A agricultura familiar será capaz, sozinha, de cumprir a meta de substituir 2%
do diesel por biocombustível em 2008 mesmo sem conceder nenhum incentivo fiscal
à agricultura empresarial ou aos fabricantes de óleo de soja. A opinião é de
José Zílio, executivo que por 38 anos pertenceu aos quadros da maior esmagadora
de soja do mundo, a Bunge Ltd., Hoje é dono de sua própria consultoria, a ALF
International.
"Nos leilões da Agência Nacional do Petróleo, Gás Natural e Biocombustíveis
(ANP) deste ano já foram leiloados 300 milhões de litros de biodiesel. Por isso,
não acredito que haverá problema em cumprir a meta de produção de 800 milhões
de litros para 2008", disse Zílio, que participou no 4 Congresso Brasileiro de
Soja, promovido pela Empresa Brasileira de Pesquisa Agropecuária (Embrapa Soja)

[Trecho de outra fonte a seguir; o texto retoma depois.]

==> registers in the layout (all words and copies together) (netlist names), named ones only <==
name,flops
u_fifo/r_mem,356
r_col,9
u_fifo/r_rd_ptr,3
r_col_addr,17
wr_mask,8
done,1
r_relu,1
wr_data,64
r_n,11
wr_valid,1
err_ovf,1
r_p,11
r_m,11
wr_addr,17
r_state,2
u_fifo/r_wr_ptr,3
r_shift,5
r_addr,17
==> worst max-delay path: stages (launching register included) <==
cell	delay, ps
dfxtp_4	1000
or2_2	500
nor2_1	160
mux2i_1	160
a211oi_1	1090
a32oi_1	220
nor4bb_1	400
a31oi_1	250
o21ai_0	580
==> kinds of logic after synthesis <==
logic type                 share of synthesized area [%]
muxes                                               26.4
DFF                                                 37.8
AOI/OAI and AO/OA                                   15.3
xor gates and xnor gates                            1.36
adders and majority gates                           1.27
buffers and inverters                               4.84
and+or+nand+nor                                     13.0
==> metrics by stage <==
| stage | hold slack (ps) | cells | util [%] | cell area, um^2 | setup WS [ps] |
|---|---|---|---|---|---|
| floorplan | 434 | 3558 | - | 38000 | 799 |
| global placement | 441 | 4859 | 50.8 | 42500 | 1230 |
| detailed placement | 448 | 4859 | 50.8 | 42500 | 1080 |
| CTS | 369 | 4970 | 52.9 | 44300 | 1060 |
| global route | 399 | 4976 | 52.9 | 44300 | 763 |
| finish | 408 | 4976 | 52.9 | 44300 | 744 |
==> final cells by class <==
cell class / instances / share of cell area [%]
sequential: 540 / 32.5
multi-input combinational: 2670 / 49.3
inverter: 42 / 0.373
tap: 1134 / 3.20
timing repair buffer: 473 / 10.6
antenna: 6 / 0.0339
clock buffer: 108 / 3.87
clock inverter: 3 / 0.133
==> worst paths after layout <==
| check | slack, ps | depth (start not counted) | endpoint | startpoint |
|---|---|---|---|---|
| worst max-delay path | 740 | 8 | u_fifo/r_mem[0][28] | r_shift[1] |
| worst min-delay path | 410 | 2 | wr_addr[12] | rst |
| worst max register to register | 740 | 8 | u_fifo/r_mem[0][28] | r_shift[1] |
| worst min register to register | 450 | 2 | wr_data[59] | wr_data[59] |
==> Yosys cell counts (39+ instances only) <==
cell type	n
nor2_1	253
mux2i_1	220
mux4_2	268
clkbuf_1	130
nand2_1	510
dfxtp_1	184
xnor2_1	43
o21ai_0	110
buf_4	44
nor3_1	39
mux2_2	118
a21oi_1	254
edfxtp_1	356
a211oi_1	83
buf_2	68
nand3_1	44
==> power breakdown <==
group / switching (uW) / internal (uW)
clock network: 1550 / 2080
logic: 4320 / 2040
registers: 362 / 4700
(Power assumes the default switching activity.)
==> config.mk <==
export PLATFORM = sky130hd
export DESIGN_NAME = pupil_locator_flat
export DESIGN_NICKNAME = d
export VERILOG_FILES = /design/src/rtl/pupil_locator_pkg.sv /design/src/rtl/pupil_locator_if.sv /design/src/rtl/pupil_locator_raster_addr_gen.sv /design/src/rtl/pupil_locator.sv /design/src/flat_wrapper.sv
export SDC_FILE = /design/constraint.sdc
export NUM_CORES = 1
export LEC_CHECK = 0
export CAP_MARGIN = 15
export CORE_MARGIN = 1
export CORE_UTILIZATION = 25
export DETAILED_ROUTE_END_ITERATION = 12
export PLACE_DENSITY = 0.39
export RECOVER_POWER = 25
export SYNTH_ARGS = -nofsm -noshare
export SYNTH_HDL_FRONTEND = slang
export SYNTH_HIERARCHICAL = 1
export SYNTH_SLANG_ARGS = --single-unit
==> constraint.sdc <==
create_clock -name iCLK -period 3.6 [get_ports iCLK]
set_input_delay 0.54 -clock iCLK [delete_from_list [all_inputs] [get_ports iCLK]]
set_output_delay 0.54 -clock iCLK [all_outputs]
set_load 0.005 [all_outputs]
==> src/rtl/pupil_locator_pkg.sv <==
// Shared capture-window geometry and scan FSM encoding for the pupil locator.
// The frame-capture stage uses the same window size and addressing.
package pupil_locator_pkg;

    localparam int H_RES      = 160;
    localparam int V_RES      = 120;
    localparam int DATA_W     = 10;
    localparam int ADDR_W     = 15;
    localparam int COORD_W    = 8;
    localparam int MIN_PIXELS = 16;

    typedef enum logic [1:0] {
        IDLE   = 2'd0,
        SCAN   = 2'd1,
        DRAIN  = 2'd2,
        FINISH = 2'd3
    } state_t;

endpackage

==> src/rtl/pupil_locator_if.sv <==
// Frame RAM read port: address out, data back one cycle later.
interface pupil_locator_if #(
    parameter int ADDR_W = pupil_locator_pkg::ADDR_W,
    parameter int DATA_W = pupil_locator_pkg::DATA_W
);
    logic [ADDR_W-1:0] addr;
    logic [DATA_W-1:0] data;

    modport master (output addr, input data);
    modport slave  (input addr, output data);
endinterface

==> src/rtl/pupil_locator_raster_addr_gen.sv <==
// Raster-order x/y/address counters for one H_RES x V_RES frame scan.
module raster_addr_gen #(
    parameter int H_RES   = 160,
    parameter int V_RES   = 120,
    parameter int ADDR_W  = 15,
    parameter int COORD_W = 8
) (
    input  logic               clk,
    input  logic               rst_n,
    input  logic               clear,
    input  logic               advance,
    output logic [COORD_W-1:0] x,
    output logic [COORD_W-1:0] y,
    output logic [ADDR_W-1:0]  addr,
    output logic               last
);
    logic x_wrap;

    assign x_wrap = (x == COORD_W'(H_RES - 1));
    assign last   = x_wrap && (y == COORD_W'(V_RES - 1));

    always_ff @(posedge clk or negedge rst_n) begin
        if (!rst_n) begin
            x    <= '0;
            y    <= '0;
            addr <= '0;
        end else if (clear) begin
            x    <= '0;
            y    <= '0;
            addr <= '0;
        end else if (advance) begin
            addr <= addr + ADDR_W'(1);
            if (x_wrap) begin
                x <= '0;
                y <= y + COORD_W'(1);
            end else begin
                x <= x + COORD_W'(1);
            end
        end
    end

endmodule

==> src/rtl/pupil_locator.sv <==
// Single-pass raster scan of the frame RAM: thresholds each pixel, tracks the
// dark-pixel bounding box and count, and reports the box centre as the pupil.
module pupil_locator
    import pupil_locator_pkg::*;
#(
    parameter int H_RES      = pupil_locator_pkg::H_RES,
    parameter int V_RES      = pupil_locator_pkg::V_RES,
    parameter int DATA_W     = pupil_locator_pkg::DATA_W,
    parameter int ADDR_W     = pupil_locator_pkg::ADDR_W,
    parameter int COORD_W    = pupil_locator_pkg::COORD_W,
    parameter int MIN_PIXELS = pupil_locator_pkg::MIN_PIXELS
) (
    input  logic               iCLK,
    input  logic               iRST_N,
    input  logic               iStart,
    input  logic [DATA_W-1:0]  iThreshold,
    pupil_locator_if.master    mem,
    output logic               oBusy,
    output logic               oDone,
    output logic               oFound,
    output logic [COORD_W-1:0] oCenterX,
    output logic [COORD_W-1:0] oCenterY,
    output logic [ADDR_W-1:0]  oPixelCount
);
    state_t state, state_next;

    logic               start, advance, last;
    logic [COORD_W-1:0] x, y, x_d, y_d;
    logic               pix_valid, dark, found;
    logic [DATA_W-1:0]  threshold;
    logic [ADDR_W-1:0]  count;
    logic [COORD_W-1:0] min_x, max_x, min_y, max_y;
    logic [COORD_W:0]   sum_x, sum_y;

    assign start   = (state == IDLE) && iStart;
    assign advance = (state == SCAN) && !last;
    assign dark    = pix_valid && (mem.data <= threshold);
    assign found   = (count >= ADDR_W'(MIN_PIXELS));
    assign sum_x   = {1'b0, min_x} + {1'b0, max_x};
    assign sum_y   = {1'b0, min_y} + {1'b0, max_y};

    raster_addr_gen #(
        .H_RES   (H_RES),
        .V_RES   (V_RES),
        .ADDR_W  (ADDR_W),
        .COORD_W (COORD_W)
    ) u_addr_gen (
        .clk     (iCLK),
        .rst_n   (iRST_N),
        .clear   (start),
        .advance (advance),
        .x       (x),
        .y       (y),
        .addr    (mem.addr),
        .last    (last)
    );

    always_ff @(posedge iCLK or negedge iRST_N) begin
        if (!iRST_N) state <= IDLE;
        else         state <= state_next;
    end

    always_comb begin
        state_next = state;
        case (state)
            IDLE:    if (iStart) state_next = SCAN;
            SCAN:    if (last) state_next = DRAIN;
            DRAIN:   state_next = FINISH;
            FINISH:  state_next = IDLE;
            default: state_next = IDLE;
        endcase
    end

    // x_d/y_d/pix_valid line up with iMemData, which lags the address by one cycle.
    always_ff @(posedge iCLK or negedge iRST_N) begin
        if (!iRST_N) begin
            pix_valid <= 1'b0;
            x_d       <= '0;
            y_d       <= '0;
            threshold <= '0;
            count     <= '0;
            min_x     <= '1;
            min_y     <= '1;
            max_x     <= '0;
            max_y     <= '0;
        end else begin
            pix_valid <= (state == SCAN);
            x_d       <= x;
            y_d       <= y;
            if (start) begin
                threshold <= iThreshold;
                count     <= '0;
                min_x     <= '1;
                min_y     <= '1;
                max_x     <= '0;
                max_y     <= '0;
            end else if (dark) begin
                if (count != '1) count <= count + ADDR_W'(1);
                if (x_d < min_x) min_x <= x_d;
                if (x_d > max_x) max_x <= x_d;
                if (y_d < min_y) min_y <= y_d;
                if (y_d > max_y) max_y <= y_d;
            end
        end
    end

    // Results load as FINISH is left, so oDone/oBusy share the cycle after FINISH.
    always_ff @(posedge iCLK or negedge iRST_N) begin
        if (!iRST_N) begin
            oBusy       <= 1'b0;
            oDone       <= 1'b0;
            oFound      <= 1'b0;
            oCenterX    <= '0;
            oCenterY    <= '0;
            oPixelCount <= '0;
        end else begin
            oBusy <= (state == IDLE) ? iStart : 1'b1;
            oDone <= (state == FINISH);
            if (state == FINISH) begin
                oFound      <= found;
                oPixelCount <= count;
                oCenterX    <= found ? sum_x[COORD_W:1] : '0;
                oCenterY    <= found ? sum_y[COORD_W:1] : '0;
            end
        end
    end

endmodule

==> src/flat_wrapper.sv <==
// flat-port wrapper written by rule: the top's interface ports become plain ports
module pupil_locator_flat import pupil_locator_pkg::*;
#(
    parameter int H_RES      = pupil_locator_pkg::H_RES,
    parameter int V_RES      = pupil_locator_pkg::V_RES,
    parameter int DATA_W     = pupil_locator_pkg::DATA_W,
    parameter int ADDR_W     = pupil_locator_pkg::ADDR_W,
    parameter int COORD_W    = pupil_locator_pkg::COORD_W,
    parameter int MIN_PIXELS = pupil_locator_pkg::MIN_PIXELS
)
  (iCLK, iRST_N, iStart, iThreshold, oBusy, oDone, oFound, oCenterX, oCenterY, oPixelCount, mem_addr, mem_data);
  pupil_locator_if #(.ADDR_W(ADDR_W), .DATA_W(DATA_W)) mem_i ();
  input  logic iCLK;
  input  logic iRST_N;
  input  logic iStart;
  input  logic [DATA_W-1:0] iThreshold;
  output logic oBusy;
  output logic oDone;
  output logic oFound;
  output logic [COORD_W-1:0] oCenterX;
  output logic [COORD_W-1:0] oCenterY;
  output logic [ADDR_W-1:0] oPixelCount;
  output wire logic [$bits(mem_i.addr)-1:0] mem_addr;
  input wire logic [$bits(mem_i.data)-1:0] mem_data;
  assign mem_addr = mem_i.addr;
  assign mem_i.data = mem_data;
  pupil_locator #(.H_RES(H_RES), .V_RES(V_RES), .DATA_W(DATA_W), .ADDR_W(ADDR_W), .COORD_W(COORD_W), .MIN_PIXELS(MIN_PIXELS)) u_core (.iCLK(iCLK), .iRST_N(iRST_N), .iStart(iStart), .iThreshold(iThreshold), .mem(mem_i), .oBusy(oBusy), .oDone(oDone), .oFound(oFound), .oCenterX(oCenterX), .oCenterY(oCenterY), .oPixelCount(oPixelCount));
endmodule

em Londrina, no Paraná. "O governo transformou o programa de biodiesel em um
programa de inclusão social para os pequenos produtores. Sozinha, a agricultura
familiar será capaz de atender à demanda inicial, embora isso signifique que o
programa de biocombustíveis levará mais tempo para ser implementado", disse.
O programa brasileiro garante isenção de PIS e Cofins para o biodiesel produzido
com matéria-prima da agricultura familiar. Caso a matéria-prima seja
proveniente da agricultura empresarial - caso da soja -, a indústria tem de
arcar com a carga completa de impostos, o que, segundo as esmagadoras,
praticamente inviabiliza a produção no Brasil. Segundo dados da Associação
Brasileira das Indústrias de Óleos Vegetais (Abiove), o diesel custou, em média,
R$ 1,24 o litro em 2005. O biodiesel, com impostos, tinha preço de mercado de
R$ 1,23, enquanto o sem impostos era mais competitivo, negociado a R$ 1,02 o
litro.
Para Zílio, o programa de biodiesel já nasceria maduro em termos de oferta se
fossem concedidas isenções tributárias aos fabricantes de óleo de soja. Ao mesmo
tempo, isso não inviabilizaria a produção de biodiesel da agricultura familiar.
Se a prioridade à agricultura familiar não compromete a oferta futura de
biodiesel, ela pode afetar a corrida brasileira em termos de tecnologia, já que
concorrentes onde o biodiesel está em estágio mais avançado (como Europa e
Estados Unidos), teriam mais tempo e condições de "vender" sua tecnologia de
extração para outros países.
O consultor diz que hoje o maior problema enfrentando pelo biodiesel da
agricultura familiar é a desconfiança dos investidores em trabalhar com o
pequeno produtor. "O investidor precisa de garantias de fornecimento e pode
ficar seguro de trabalhar com um número grande de pequenos fornecedores",
afirmou. Afinal, o investimento na construção de uma fábrica não é pequeno: são
US$ 15 milhões para erguer uma fábrica com capacidade de produzir 100 milhões
de litros de biodiesel.
Por outro lado, um incentivo à produção do biodiesel da agricultura empresarial,
diz, poderia ser uma alternativa de renda aos produtores de soja, já que a
produção do biocombustível seria uma forma de enxugar a oferta interna da
oleaginosa, criando condições para a elevação dos preços.
Fator glicerina
Zílio lembra que a produção de biodiesel, seja de soja, sebo, palma, mamona ou
qualquer outra matéria-prima gera um subproduto, a glicerina, para a qual o
mercado terá que encontrar novas utilizações. Atualmente a glicerina só é
utilizada pelas indústrias de tintas, remédios e cosméticos.
"O mercado mundial consome 1 milhão de toneladas de glicerina. Só a Europa
produz 400 mil toneladas de glicerina como subproduto da fabricação do biodiesel.
A entrada do Brasil criará um excedente mundial ainda maior", lembrou.
O Brasil consome perto de 35 mil toneladas. A produção atual de biodiesel, de
300 milhões de litros, resultou em 30 mil toneladas de glicerina. Em 2008,
quando o País estiver produzindo 800 milhões de litros de combustível, serão
fabricadas 80 mil toneladas de glicerina.